*PROBLEM*. Each line below that includes the word "Antenna" is to be reported.

*DATA SUPPLIED*.
**config.mk**
```make
export PLATFORM = sky130hd
export DESIGN_NAME = cap_unit_dual
export DESIGN_NICKNAME = d
export VERILOG_FILES = /design/src/rtl/cap_unit_pkg.sv /design/src/rtl/cap_trig_qual.sv /design/src/rtl/cap_counter.sv /design/src/rtl/cap_slot.sv /design/src/rtl/cap_unit_dual.sv
export SDC_FILE = /design/constraint.sdc
export NUM_CORES = 1
export LEC_CHECK = 0
export ABC_AREA = 1
export BUFFER_PORTS_ARGS = -buffer_cell sky130_fd_sc_hd__buf_2
export CAP_MARGIN = 20
export CORE_ASPECT_RATIO = 1.5
export CORE_MARGIN = 2
export CORE_UTILIZATION = 45
export CTS_CLUSTER_DIAMETER = 100
export DETAILED_ROUTE_END_ITERATION = 12
export MAX_ROUTING_LAYER = met4
export PLACE_DENSITY = 0.72
export SLEW_MARGIN = 20
export SYNTH_ARGS = -nofsm -noshare
export SYNTH_HDL_FRONTEND = slang
export SYNTH_HIERARCHICAL = 1
export SYNTH_SLANG_ARGS = --single-unit
```
**constraint.sdc**
```tcl
create_clock -name clk -period 1.6 [get_ports clk]
set_input_delay 0.16 -clock clk [delete_from_list [all_inputs] [get_ports clk]]
set_output_delay 0.16 -clock clk [all_outputs]
set_load 0.03 [all_outputs]
```
**src/rtl/cap_unit_pkg.sv**
```systemverilog
package cap_unit_pkg;

  localparam int unsigned NUM_TRIG = 2;

  typedef enum logic [1:0] {
    EDGE_OFF  = 2'b00,
    EDGE_RISE = 2'b01,
    EDGE_FALL = 2'b10,
    EDGE_BOTH = 2'b11
  } edge_mode_e;

endpackage

```
**src/rtl/cap_trig_qual.sv**
```systemverilog
module cap_trig_qual
  import cap_unit_pkg::*;
#(
  parameter int unsigned STAGES = 2
) (
  input  logic       clk,
  input  logic       rst_n,
  input  logic       sclr,
  input  logic       trig_async,
  input  edge_mode_e mode,
  output logic       hit
);

  localparam int unsigned MSB = STAGES - 1;

  logic [STAGES-1:0] sync_q, sync_d;
  logic              prev_q, prev_d;
  logic              rise, fall;

  // next-state
  always_comb begin
    if (sclr) begin
      sync_d = '0;
      prev_d = 1'b0;
    end else begin
      sync_d = {sync_q[STAGES-2:0], trig_async};
      prev_d = sync_q[MSB];
    end
  end

  always_ff @(posedge clk or negedge rst_n) begin
    if (!rst_n) begin
      sync_q <= '0;
      prev_q <= 1'b0;
    end else begin
      sync_q <= sync_d;
      prev_q <= prev_d;
    end
  end

  assign rise = sync_q[MSB] & ~prev_q;
  assign fall = ~sync_q[MSB] & prev_q;

  always_comb begin
    case (mode)
      EDGE_RISE: hit = rise;
      EDGE_FALL: hit = fall;
      EDGE_BOTH: hit = rise | fall;
      default:   hit = 1'b0;
    endcase
  end


  off_mode_silent_chk: assert property (@(posedge clk) disable iff (!rst_n)
    (mode == EDGE_OFF) |-> !hit);


  rise_level_chk: assert property (@(posedge clk) disable iff (!rst_n)
    (hit && mode == EDGE_RISE) |-> (sync_q[MSB] && !prev_q));

endmodule

```
**src/rtl/cap_counter.sv**
```systemverilog
module cap_counter #(
  parameter int unsigned W = 16
) (
  input  logic         clk,
  input  logic         rst_n,
  input  logic         sclr,
  output logic [W-1:0] count
);

  logic [W-1:0] cnt_q, cnt_d;

  always_comb begin
    if (sclr) cnt_d = '0;
    else      cnt_d = cnt_q + W'(1);
  end

  always_ff @(posedge clk or negedge rst_n) begin
    if (!rst_n) cnt_q <= '0;
    else        cnt_q <= cnt_d;
  end

  assign count = cnt_q;


  cnt_step_chk: assert property (@(posedge clk) disable iff (!rst_n)
    !sclr |=> (cnt_q == $past(cnt_q) + W'(1)));


  cnt_clear_chk: assert property (@(posedge clk) disable iff (!rst_n)
    sclr |=> (cnt_q == '0));

endmodule

```
**src/rtl/cap_slot.sv**
```systemverilog
module cap_slot #(
  parameter int unsigned W = 16
) (
  input  logic         clk,
  input  logic         rst_n,
  input  logic         sclr,
  input  logic         cap_en,
  input  logic         trig_hit,
  input  logic [W-1:0] count,
  output logic [W-1:0] value,
  output logic         evt
);

  logic [W-1:0] val_q, val_d;
  logic         evt_q, evt_d;
  logic         load;

  assign load = cap_en & trig_hit;

  always_comb begin
    val_d = val_q;
    evt_d = 1'b0;
    if (sclr) begin
      val_d = '0;
    end else if (load) begin
      val_d = count;
      evt_d = 1'b1;
    end
  end

  always_ff @(posedge clk or negedge rst_n) begin
    if (!rst_n) begin
      val_q <= '0;
      evt_q <= 1'b0;
    end else begin
      val_q <= val_d;
      evt_q <= evt_d;
    end
  end

  assign value = val_q;
  assign evt   = evt_q;


  hold_mode_chk: assert property (@(posedge clk) disable iff (!rst_n)
    (!sclr && !cap_en) |=> (!evt_q && val_q == $past(val_q)));


  evt_value_chk: assert property (@(posedge clk) disable iff (!rst_n)
    evt_q |-> (val_q == $past(count)));


  no_evt_stable_chk: assert property (@(posedge clk) disable iff (!rst_n)
    (!sclr && !trig_hit) |=> (!evt_q && $stable(val_q)));

endmodule

```
**src/rtl/cap_unit_dual.sv**
```systemverilog
module cap_unit_dual
  import cap_unit_pkg::*;
#(
  parameter int unsigned CNT_W       = 16,
  parameter int unsigned SYNC_STAGES = 2
) (
  input  logic             clk,
  input  logic             rst_n,
  input  logic             sclr,
  input  logic             trig0_i,
  input  logic             trig1_i,
  input  logic [1:0]       trig0_mode,
  input  logic [1:0]       trig1_mode,
  input  logic             slot0_cap_en,
  input  logic             slot1_cap_en,
  input  logic             slot1_src_sel,
  output logic [CNT_W-1:0] count_o,
  output logic [CNT_W-1:0] slot0_val_o,
  output logic [CNT_W-1:0] slot1_val_o,
  output logic             slot0_evt_o,
  output logic             slot1_evt_o
);

  logic [NUM_TRIG-1:0] trig_raw;
  logic [NUM_TRIG-1:0] trig_hit;
  logic [1:0]          mode_raw [NUM_TRIG];
  logic [CNT_W-1:0]    cnt;
  logic                slot1_hit;

  assign trig_raw    = {trig1_i, trig0_i};
  assign mode_raw[0] = trig0_mode;
  assign mode_raw[1] = trig1_mode;

  cap_counter #(.W(CNT_W)) u_cnt (
    .clk   (clk),
    .rst_n (rst_n),
    .sclr  (sclr),
    .count (cnt)
  );

  for (genvar g = 0; g < NUM_TRIG; g++) begin : g_qual
    cap_trig_qual #(.STAGES(SYNC_STAGES)) u_qual (
      .clk        (clk),
      .rst_n      (rst_n),
      .sclr       (sclr),
      .trig_async (trig_raw[g]),
      .mode       (edge_mode_e'(mode_raw[g])),
      .hit        (trig_hit[g])
    );
  end

  assign slot1_hit = slot1_src_sel ? trig_hit[1] : trig_hit[0];

  cap_slot #(.W(CNT_W)) u_slot0 (
    .clk      (clk),
    .rst_n    (rst_n),
    .sclr     (sclr),
    .cap_en   (slot0_cap_en),
    .trig_hit (trig_hit[0]),
    .count    (cnt),
    .value    (slot0_val_o),
    .evt      (slot0_evt_o)
  );

  cap_slot #(.W(CNT_W)) u_slot1 (
    .clk      (clk),
    .rst_n    (rst_n),
    .sclr     (sclr),
    .cap_en   (slot1_cap_en),
    .trig_hit (slot1_hit),
    .count    (cnt),
    .value    (slot1_val_o),
    .evt      (slot1_evt_o)
  );

  assign count_o = cnt;


  shared_edge_chk: assert property (@(posedge clk) disable iff (!rst_n)
    (!sclr && !slot1_src_sel && slot0_cap_en && slot1_cap_en && trig_hit[0])
    |=> (slot0_evt_o && slot1_evt_o && slot0_val_o == slot1_val_o));


  src_isolation_chk: assert property (@(posedge clk) disable iff (!rst_n)
    (!sclr && slot1_src_sel && !trig_hit[1]) |=> !slot1_evt_o);


  src_zero_isolation_chk: assert property (@(posedge clk) disable iff (!rst_n)
    (!sclr && !slot1_src_sel && !trig_hit[0]) |=> !slot1_evt_o);

endmodule

```
# --- Yosys cells after proc, flatten, opt, wreduce, memory -nomap -nowiden ---
# Index checks and enable logic that the tools add are counted.
# Widths: inputs -> output; s select.
op_classes:
  add_sub_neg: 1
  n_eq_ne: 6
  muxes: 16
  bitwise_logic: 12
  reduce_logical: 2
op_table:
  columns: ["op", "count"]
  rows:
  - ["$mux 16", 5]
  - ["$add 16x1->16 const B", 1]
  - ["$eq 2x2->1 const B", 4]
  - ["$mux 1", 7]
  - ["$and 1x1->1", 6]
  - ["$pmux 1 s3", 2]
  - ["$eq 2x1->1 const B", 2]
  - ["$mux 2", 2]
  - ["$not 1->1", 4]
  - ["$reduce_bool 2->1", 2]
  - ["$or 1x1->1", 2]
word_totals:
  reg_bits: 56
  in_bits: 12
  output_inout_bits: 50
  word_cells: 46

# --- Depth between registers and ports, before layout ---
logic_depth:
  word_depth: 8
  ltp_mapped: 12
  depth_no_buf: 11

# --- By module ---
# Netlist, hierarchy kept.
by_module_without_submodules:
  columns: ["module", "n_inst", "cells_per_inst", "area_each_um2", "seq_area_each_um2"]
  rows:
  - ["cap_slot", 2, 106, 903.4, 425.4]
  - ["cap_counter", 1, 116, 867.1, 400.4]
  - ["cap_trig_qual", 2, 19, 157.7, 75.1]
  - ["cap_unit_dual", 1, 4, 15.0, 0.0]

# --- Least setup slack after synthesis ---
# Ideal clock, no wire load.
synth_timing:
  path_type: "register -> register"
  startpoint: "register g_qual[0].u_qual.sync_q[1]"
  endpoint: "register u_slot1.val_q[10] (netlist: u_slot1/value[10])"
  setup_ps: 116
  arrival_time_ps: 1443
  t_required_ps: 1484
  slack_ps: 41
  stages_incl_launch_ff: 12
  n_path_buf: 1
  period_less_slack_ps: 1559
  path_cell_list: "dfrtp_1 -> inv_1 -> ha_1 -> inv_1 -> nand3_1 -> nand3_1 -> nand2_1 -> nand2_1 -> nand2_4 -> clkbuf_4 -> nand3_1 -> nand2_2"
synth_via:
  elab_chain_cells: 7
  elab_cells_between_ends: 8
  cone_classes: "2 x mux; 5 x bitwise; 1 x reduce/logical"
synth_rtl:
  columns: ["element", "line_no", "rtl"]
  rows:
  - ["from (decl)", "cap_trig_qual.sv:16", "logic [STAGES-1:0] sync_q, sync_d;"]
  - ["from (signal assigned)", "cap_trig_qual.sv:36", "sync_q <= sync_d;"]
  - ["$not 1->1", "cap_trig_qual.sv:42", "assign fall = ~sync_q[MSB] & prev_q;"]
  - ["$and 1x1->1", "cap_trig_qual.sv:42", null]
  - ["$or 1x1->1", "cap_trig_qual.sv:48", "EDGE_BOTH: hit = rise | fall;"]
  - ["$pmux 1 s3 *", "cap_trig_qual.sv:45", "case (mode)"]
  - ["named net trig_hit[0]", "cap_unit_dual.sv:25", "logic [NUM_TRIG-1:0] trig_hit;"]
  - ["$mux 1 *", "cap_unit_dual.sv:52", "assign slot1_hit = slot1_src_sel ? trig_hit[1] : trig_hit[0];"]
  - ["named net slot1_hit", "cap_unit_dual.sv:28", "logic slot1_hit;"]
  - ["$and 1x1->1 *", "cap_slot.sv:18", "assign load = cap_en & trig_hit;"]
  - ["$reduce_bool 2->1 (no source line) *", null, null]
  - ["to (signal assigned)", "cap_slot.sv:36", "val_q <= val_d;"]
  - ["to (decl)", "cap_slot.sv:14", "logic [W-1:0] val_q, val_d;"]
# The timed path passes the listed nets; every way through them passes the cells marked *.
# A chain may end at the register's enable or synchronous reset.

# --- Worst setup path in the final report ---
layout_timing:
  startpoint: "register g_qual[0].u_qual.sync_q[1]"
  endpoint: "register u_slot1.val_q[12] (netlist: u_slot1/value[12])"
# The elaborated chain is that of the path after synthesis.

==> results by group <==
Status
  – Status: finished clean

Timing
  – Worst Clk Skew: 0.00921 ns
  – Fin. max-slew vios: 0
  – Endpoints failing setup: 0
  – Fin crit period: 1.55 ns
  – Fmax: 644 MHz
  – Final hold vios: 0
  – Tcrit/Tclk final: 0.971
  – Slew HR: 0.676
  – Worst slew pin tran: 0.485 ns
  – RSZ-0062 raised after global routing: yes

Clock tree
  – Clock Tree Buf Depth: 2
  – Clk sinks: 56
  – H-Tree Depth: 2
  – CTS root buf: clkbuf_8
  – TritonCTS Buffers: 5
  – Clock-pin slew on the worst setup and hold paths: 0.10 ns
  – Clk Latency, worst-skew pair: 0.31 ns
  – CTS tree: built

Placed design
  – Gpl congestion: 0.891
  – Port bufs: 61
  – Post-DP HPWL: 4750 µm
  – Cell area after placement: 3410 µm²
  – Placed insts: 509

Finish
  – Share of cells above drive strength 1: 0.358
  – Design Area, Final: 3690 µm²
  – # fillers: 605
  – Synth-to-Final Area Change: 22.9%
  – Antenna fix cells: 0
  – Final Net Count: 463
  – Commonest non-fill, non-tap cell in the layout: nor2_1
  – Core Util, Final: 0.569
  – Commonest cells after routing, fill and taps aside: 64 x nor2_1, 61 x buf_2, 58 x inv_1
  – Finished Layout Cells: 523

Detailed routing
  – DRC: 0
  – Post-Route WL: 6770 µm
  – Iter 0 DRT Violations: 131
  – Vias/cell: 4.82
  – ANT nets after route: 0
  – First-pass DRT Iterations: 4
  – Vias: 2,521
  – Wire per inst: 13.0 µm

Setup path
  – Crit path max-delay family: simple AND/OR/NAND/NOR gates
  – Crit path to: u_slot1/value[12]
  – Crit. Startpoint: g_qual[0].u_qual/sync_q[1]
  – RR Endpoint: u_slot1/value[12]
  – Buffers & Inverters on Critical Path: 3
  – Reg2reg setup slack: 0.05 ns
  – Reg-to-Reg Start: g_qual[0].u_qual/sync_q[1]
  – CP Class: flip-flop to flip-flop
  – R2R cell count: 11
  – Critical path depth: 11
  – Worst endpoint required time: 1.82 ns
  – Worst endpoint data arrival time: 1.77 ns
  – Crit path launch type: flip-flop
  – Crit end category: flip-flop
  – Critical path cell sequence: inv_2 > ha_4 > inv_2 > nand3_2 > nand3_2 > nand2_1 > nand2_2 > nand2_8 > clkbuf_16 > nand3_1 > nand2_1
  – CP max stage delay: 0.41 ns
  – Crit-path slowest cell: dfrtp_1
  – Crit Path Max Fanout: 6

GRT
  – Global-route wire length before repair: 11,200 µm
  – Largest net degree at the start of global routing: 57
  – Via count of the first global-routing pass: 2,463
  – Antenna violations before repair: 0
  – Met2 GRT Util: 0.327
  – Most Crowded Layer GR: met2
  – GR met1 Demand/Resource: 0.224
  – GRT met3 Usage: 0.0378
  – GRT Residual Overflow: 0
  – Gr usage total: 0.195

Run
  – Max cap viols: 0

Min path
  – Hold Crit Class: input pin to flip-flop
  – Hold Crit Start: trig1_i

Synthesis
  – Synth Register Bits: 56
  – Post-synth top area share: 0.466
  – Avg Inst Size Synth: 8.12 µm²
  – Seq/Total Area, Yosys: 0.466
  – Post-synthesis xor/xnor area fraction: 0.00875
  – Post-Synth Simple-Gate Area: 0.354
  – Synth Area in Compound Gates: 0.0221
  – Cell area after synthesis: 3000 µm²
  – Synth cell types: 23
  – Synth Area in Adders: 0.0208
  – Mux share of post-synthesis cell area: 0
  – Largest family of logic cells by synthesized area: simple AND/OR/NAND/NOR gates
  – Synth area leader: dfrtp_1
  – Mapped Cells: 370
  – Top post-synthesis cells by area: dfrtp_1 47%, nand2_2 9.4%, nor2_1 8.0%
  – Post-synthesis net count: 387
  – Yosys Warn Count: 6

Power and ir drop
  – P per Cell Area: 725 nW/µm²
  – Pleak: 1.99 nW
  – Peak VDD IR: 0.402 mV

Die
  – I/O pins: 62
  – DIE AREA: 7360 µm²
  – Width of the die: 70.7 µm
  – Initial Util: 0.463
  – Number of cell rows: 36
  – Core ar.: 6490 µm²
  – Die H: 104 µm
==> report_power, final <==
group          internal [mW]  switching, mW  total (mW)  leakage (nW)
logic                 0.0975          0.206       0.304          1.16
clock network          0.465          0.453       0.918        0.0552
registers               1.44         0.0189        1.46         0.774
==> worst min path at each step <==
stage	endpoint	slack, ns	cells past startpoint
final	g_qual[1].u_qual/sync_q[0]	0.04	3
after global placement	g_qual[0].u_qual/sync_q[0]	0.18	2
after detailed placement	g_qual[1].u_qual/sync_q[1]	0.18	2
after floorplan	g_qual[0].u_qual/prev_q	-0.14	0
after CTS	g_qual[1].u_qual/sync_q[0]	0.03	3
after global routing	g_qual[0].u_qual/sync_q[0]	0.04	3
==> stage by stage <==
step | hold slack (ns) | TNS, ns | setup slack, ns | power (mW)
global placement | 0.177 | 0 | 0.0423 | 1.75
finish | 0.0413 | 0 | 0.0469 | 2.68
floorplan | -0.136 | 0 | 0.0408 | 1.66
CTS | 0.0297 | 0 | 0.0117 | 2.67
global route | 0.0375 | -0.257 | -0.0361 | 2.82
detailed placement | 0.181 | -0.00670 | -0.00670 | 1.76
==> cell usage after synthesis, drive strengths merged <==
library cell  instances
nand4                 1
clkbuf                2
ha                    5
xnor2                 1
o21bai                3
nand2               105
nor2                 69
inv                  66
xor2                  2
buf                   8
o21ai                 5
nand3                44
dfrtp                56
a21oi                 3
==> state kept, by name (all words and copies together) (netlist names) <==
register              count
u_cnt/count              16
u_slot0/value            16
u_slot1/value            16
g_qual.u_qual/sync_q      4
g_qual.u_qual/prev_q      2
u_slot0/evt               1
u_slot1/evt               1
==> worst reg2reg max path, cell delays in order, from the launching register on <==
cell       delay [ns]
dfrtp_1          0.41
inv_2            0.09
ha_4             0.20
inv_2            0.04
nand3_2          0.06
nand3_2          0.07
nand2_1          0.06
nand2_2          0.13
nand2_8          0.10
clkbuf_16        0.18
nand3_1          0.06
nand2_1          0.05
==> metal layers <==
layer,vias to the layer above,share of wire
met5,-,0
met4,0,0.029
met3,15,0.037
met2,53,0.53
met1,1191,0.41
li1,1262,-
==> repair_timing <==
action	CTS	global route
gates cloned	0	2
pin swaps	0	10
setup endpoints to repair	12	32
endpoints found under the hold margin	56	0
buffers inserted	0	3
gates resized for setup	1	20
hold buffers	1	0
==> kinds of logic after synthesis <==
kind of cell | after synthesis
buffers and inverters | 76
AO/OA/AOI/OAI | 11
AND/OR/NAND/NOR | 219
flip-flops | 56
XOR/XNOR | 3
adder cells (fa/ha/maj) | 5
==> area by class of cell <==
cell class	count	area (µm²)	share of cell area
clock buffers	6	72.6	0.0197
clock inverters	2	35.0	0.00949
inverters	66	263	0.0712
multi-input cells	239	1330	0.361
flip-flops and latches	56	1400	0.380
well taps	76	95.1	0.0258
repair buffers	78	494	0.134
Note: power is estimated with default switching activity, not from simulation.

*RESPONSE FOR THIS EXERCISE*.
  – Antenna fix cells: 0
  – Antenna violations before repair: 0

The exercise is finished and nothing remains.